Details
Description
The VectorizedParquetRecordReader currently only uses statistics filtering, and does not make use of dictionary filtering in Parquet. Having dictionary filtering would be very useful for string/binary columns that have low cardinality
Some relevant code paths:
- https://github.com/apache/spark/blob/master/sql/core/src/main/scala/org/apache/spark/sql/execution/datasources/parquet/ParquetFileFormat.scala#L367-L387 When vectorizedReader is enabled, the code will use VectorizedParquetRecordReader, which uses SpecificParquetRecordReaderBase below
- https://github.com/apache/spark/blob/master/sql/core/src/main/java/org/apache/spark/sql/execution/datasources/parquet/SpecificParquetRecordReaderBase.java#L109 This is where the row group filtering is being performed.
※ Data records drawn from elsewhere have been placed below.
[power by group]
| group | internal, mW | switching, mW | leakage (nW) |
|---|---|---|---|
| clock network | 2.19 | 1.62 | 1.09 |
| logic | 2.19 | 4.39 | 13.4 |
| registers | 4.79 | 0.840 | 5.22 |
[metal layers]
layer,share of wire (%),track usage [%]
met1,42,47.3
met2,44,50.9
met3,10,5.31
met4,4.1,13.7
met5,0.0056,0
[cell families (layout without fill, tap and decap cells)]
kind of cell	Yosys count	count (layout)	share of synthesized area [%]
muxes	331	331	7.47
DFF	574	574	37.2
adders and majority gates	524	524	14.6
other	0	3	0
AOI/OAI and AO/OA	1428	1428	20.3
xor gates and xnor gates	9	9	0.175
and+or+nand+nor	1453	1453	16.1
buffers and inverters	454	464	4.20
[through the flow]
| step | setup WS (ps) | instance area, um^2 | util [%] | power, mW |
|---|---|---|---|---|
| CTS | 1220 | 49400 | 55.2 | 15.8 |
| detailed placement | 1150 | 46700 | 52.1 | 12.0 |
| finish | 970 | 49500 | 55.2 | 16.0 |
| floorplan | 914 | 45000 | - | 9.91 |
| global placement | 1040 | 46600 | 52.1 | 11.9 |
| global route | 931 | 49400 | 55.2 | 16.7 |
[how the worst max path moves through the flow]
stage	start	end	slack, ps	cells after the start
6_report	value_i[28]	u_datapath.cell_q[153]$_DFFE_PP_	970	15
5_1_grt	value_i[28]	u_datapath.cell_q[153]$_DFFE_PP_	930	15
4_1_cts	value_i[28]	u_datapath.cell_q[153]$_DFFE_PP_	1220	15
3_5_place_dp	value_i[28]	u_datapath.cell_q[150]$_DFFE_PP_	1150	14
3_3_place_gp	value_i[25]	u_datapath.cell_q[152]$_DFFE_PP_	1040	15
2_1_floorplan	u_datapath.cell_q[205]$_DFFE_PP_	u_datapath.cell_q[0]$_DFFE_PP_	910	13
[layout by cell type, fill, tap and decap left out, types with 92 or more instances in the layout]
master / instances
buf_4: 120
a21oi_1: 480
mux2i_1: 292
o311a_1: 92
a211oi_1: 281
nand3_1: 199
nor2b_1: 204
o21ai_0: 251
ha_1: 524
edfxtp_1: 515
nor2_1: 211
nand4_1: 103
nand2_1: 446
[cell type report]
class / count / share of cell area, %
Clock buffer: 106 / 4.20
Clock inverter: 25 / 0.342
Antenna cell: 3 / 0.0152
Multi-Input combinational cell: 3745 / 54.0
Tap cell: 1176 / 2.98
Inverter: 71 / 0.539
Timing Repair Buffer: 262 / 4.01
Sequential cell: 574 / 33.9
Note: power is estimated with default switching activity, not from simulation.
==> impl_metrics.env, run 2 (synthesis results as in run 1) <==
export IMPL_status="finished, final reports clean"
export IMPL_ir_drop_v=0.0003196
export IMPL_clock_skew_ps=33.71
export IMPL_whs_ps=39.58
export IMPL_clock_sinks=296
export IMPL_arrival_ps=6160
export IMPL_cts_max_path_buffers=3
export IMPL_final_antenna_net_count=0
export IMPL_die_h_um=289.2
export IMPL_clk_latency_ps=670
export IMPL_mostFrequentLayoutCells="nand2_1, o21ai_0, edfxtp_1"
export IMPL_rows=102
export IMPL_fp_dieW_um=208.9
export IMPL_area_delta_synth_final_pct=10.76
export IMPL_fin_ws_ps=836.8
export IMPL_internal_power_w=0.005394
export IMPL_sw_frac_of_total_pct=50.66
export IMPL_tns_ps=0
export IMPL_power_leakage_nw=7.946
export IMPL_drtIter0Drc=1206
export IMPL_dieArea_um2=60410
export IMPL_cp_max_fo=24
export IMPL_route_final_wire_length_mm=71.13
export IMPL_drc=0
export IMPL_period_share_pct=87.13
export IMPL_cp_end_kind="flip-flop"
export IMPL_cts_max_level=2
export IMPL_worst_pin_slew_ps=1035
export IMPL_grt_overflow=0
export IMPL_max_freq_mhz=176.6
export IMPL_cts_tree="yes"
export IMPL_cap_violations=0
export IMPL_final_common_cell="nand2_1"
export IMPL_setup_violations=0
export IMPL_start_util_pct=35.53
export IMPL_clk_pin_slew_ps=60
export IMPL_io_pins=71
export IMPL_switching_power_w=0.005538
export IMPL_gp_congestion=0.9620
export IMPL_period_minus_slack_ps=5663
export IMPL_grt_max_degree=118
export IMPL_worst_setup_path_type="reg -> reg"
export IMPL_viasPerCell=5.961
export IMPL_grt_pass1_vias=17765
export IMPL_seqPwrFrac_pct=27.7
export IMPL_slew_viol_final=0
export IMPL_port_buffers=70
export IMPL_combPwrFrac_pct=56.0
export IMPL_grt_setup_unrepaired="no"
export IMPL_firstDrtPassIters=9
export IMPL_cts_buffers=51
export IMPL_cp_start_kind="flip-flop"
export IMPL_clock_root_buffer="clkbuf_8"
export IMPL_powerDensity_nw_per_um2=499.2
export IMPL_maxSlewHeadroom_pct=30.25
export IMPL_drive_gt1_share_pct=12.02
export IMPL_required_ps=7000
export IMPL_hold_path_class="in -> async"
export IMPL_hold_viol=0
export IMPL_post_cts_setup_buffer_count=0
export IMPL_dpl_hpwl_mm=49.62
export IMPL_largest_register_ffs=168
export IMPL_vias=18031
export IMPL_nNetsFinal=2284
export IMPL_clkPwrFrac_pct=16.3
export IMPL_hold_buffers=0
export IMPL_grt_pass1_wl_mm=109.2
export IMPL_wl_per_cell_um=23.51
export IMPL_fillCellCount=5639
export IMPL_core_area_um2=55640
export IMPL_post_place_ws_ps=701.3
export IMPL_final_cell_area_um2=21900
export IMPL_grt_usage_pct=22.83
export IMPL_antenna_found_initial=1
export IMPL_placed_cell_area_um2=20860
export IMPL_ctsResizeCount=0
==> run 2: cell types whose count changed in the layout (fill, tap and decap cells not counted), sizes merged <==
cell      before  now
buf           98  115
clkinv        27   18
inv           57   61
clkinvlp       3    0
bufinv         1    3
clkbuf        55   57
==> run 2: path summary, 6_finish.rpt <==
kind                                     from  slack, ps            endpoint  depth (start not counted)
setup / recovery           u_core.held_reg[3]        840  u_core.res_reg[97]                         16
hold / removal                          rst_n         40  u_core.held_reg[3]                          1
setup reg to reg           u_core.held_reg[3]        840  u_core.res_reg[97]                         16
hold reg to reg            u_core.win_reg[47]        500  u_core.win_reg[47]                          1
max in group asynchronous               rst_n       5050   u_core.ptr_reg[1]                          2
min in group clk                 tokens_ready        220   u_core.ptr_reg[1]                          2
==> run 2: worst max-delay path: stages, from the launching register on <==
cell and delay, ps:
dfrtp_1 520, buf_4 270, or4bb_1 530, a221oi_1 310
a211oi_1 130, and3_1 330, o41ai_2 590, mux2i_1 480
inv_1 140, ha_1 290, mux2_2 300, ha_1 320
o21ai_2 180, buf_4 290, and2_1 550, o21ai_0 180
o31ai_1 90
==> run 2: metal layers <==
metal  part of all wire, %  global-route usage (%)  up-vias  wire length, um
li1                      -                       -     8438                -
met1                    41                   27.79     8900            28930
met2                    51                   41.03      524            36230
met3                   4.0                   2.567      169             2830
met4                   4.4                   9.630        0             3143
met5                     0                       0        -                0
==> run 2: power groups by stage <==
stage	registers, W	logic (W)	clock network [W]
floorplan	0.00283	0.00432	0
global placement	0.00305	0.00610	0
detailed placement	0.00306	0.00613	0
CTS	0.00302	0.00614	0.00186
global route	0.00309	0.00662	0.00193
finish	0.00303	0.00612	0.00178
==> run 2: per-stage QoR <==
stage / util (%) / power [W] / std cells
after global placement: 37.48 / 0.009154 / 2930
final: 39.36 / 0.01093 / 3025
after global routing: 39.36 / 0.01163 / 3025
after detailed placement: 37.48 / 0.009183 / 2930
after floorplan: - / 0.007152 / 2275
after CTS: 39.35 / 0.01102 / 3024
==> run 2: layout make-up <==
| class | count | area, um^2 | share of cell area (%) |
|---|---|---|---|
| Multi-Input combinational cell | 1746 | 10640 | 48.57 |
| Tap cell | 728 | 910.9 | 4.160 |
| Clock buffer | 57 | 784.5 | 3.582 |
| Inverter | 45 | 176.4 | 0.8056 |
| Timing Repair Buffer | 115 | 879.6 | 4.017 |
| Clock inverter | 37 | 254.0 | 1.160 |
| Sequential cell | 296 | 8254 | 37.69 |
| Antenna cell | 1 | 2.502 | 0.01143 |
It calls the method below
- https://github.com/apache/parquet-mr/blob/apache-parquet-1.8.2/parquet-hadoop/src/main/java/org/apache/parquet/filter2/compat/RowGroupFilter.java#L64-L70
The RowGroupFilter constructor used in Spark's VectorizedParquetRecordReader hard-codes the FilterLevel used to only FilterLevel.STATISTICS, and is deprecated.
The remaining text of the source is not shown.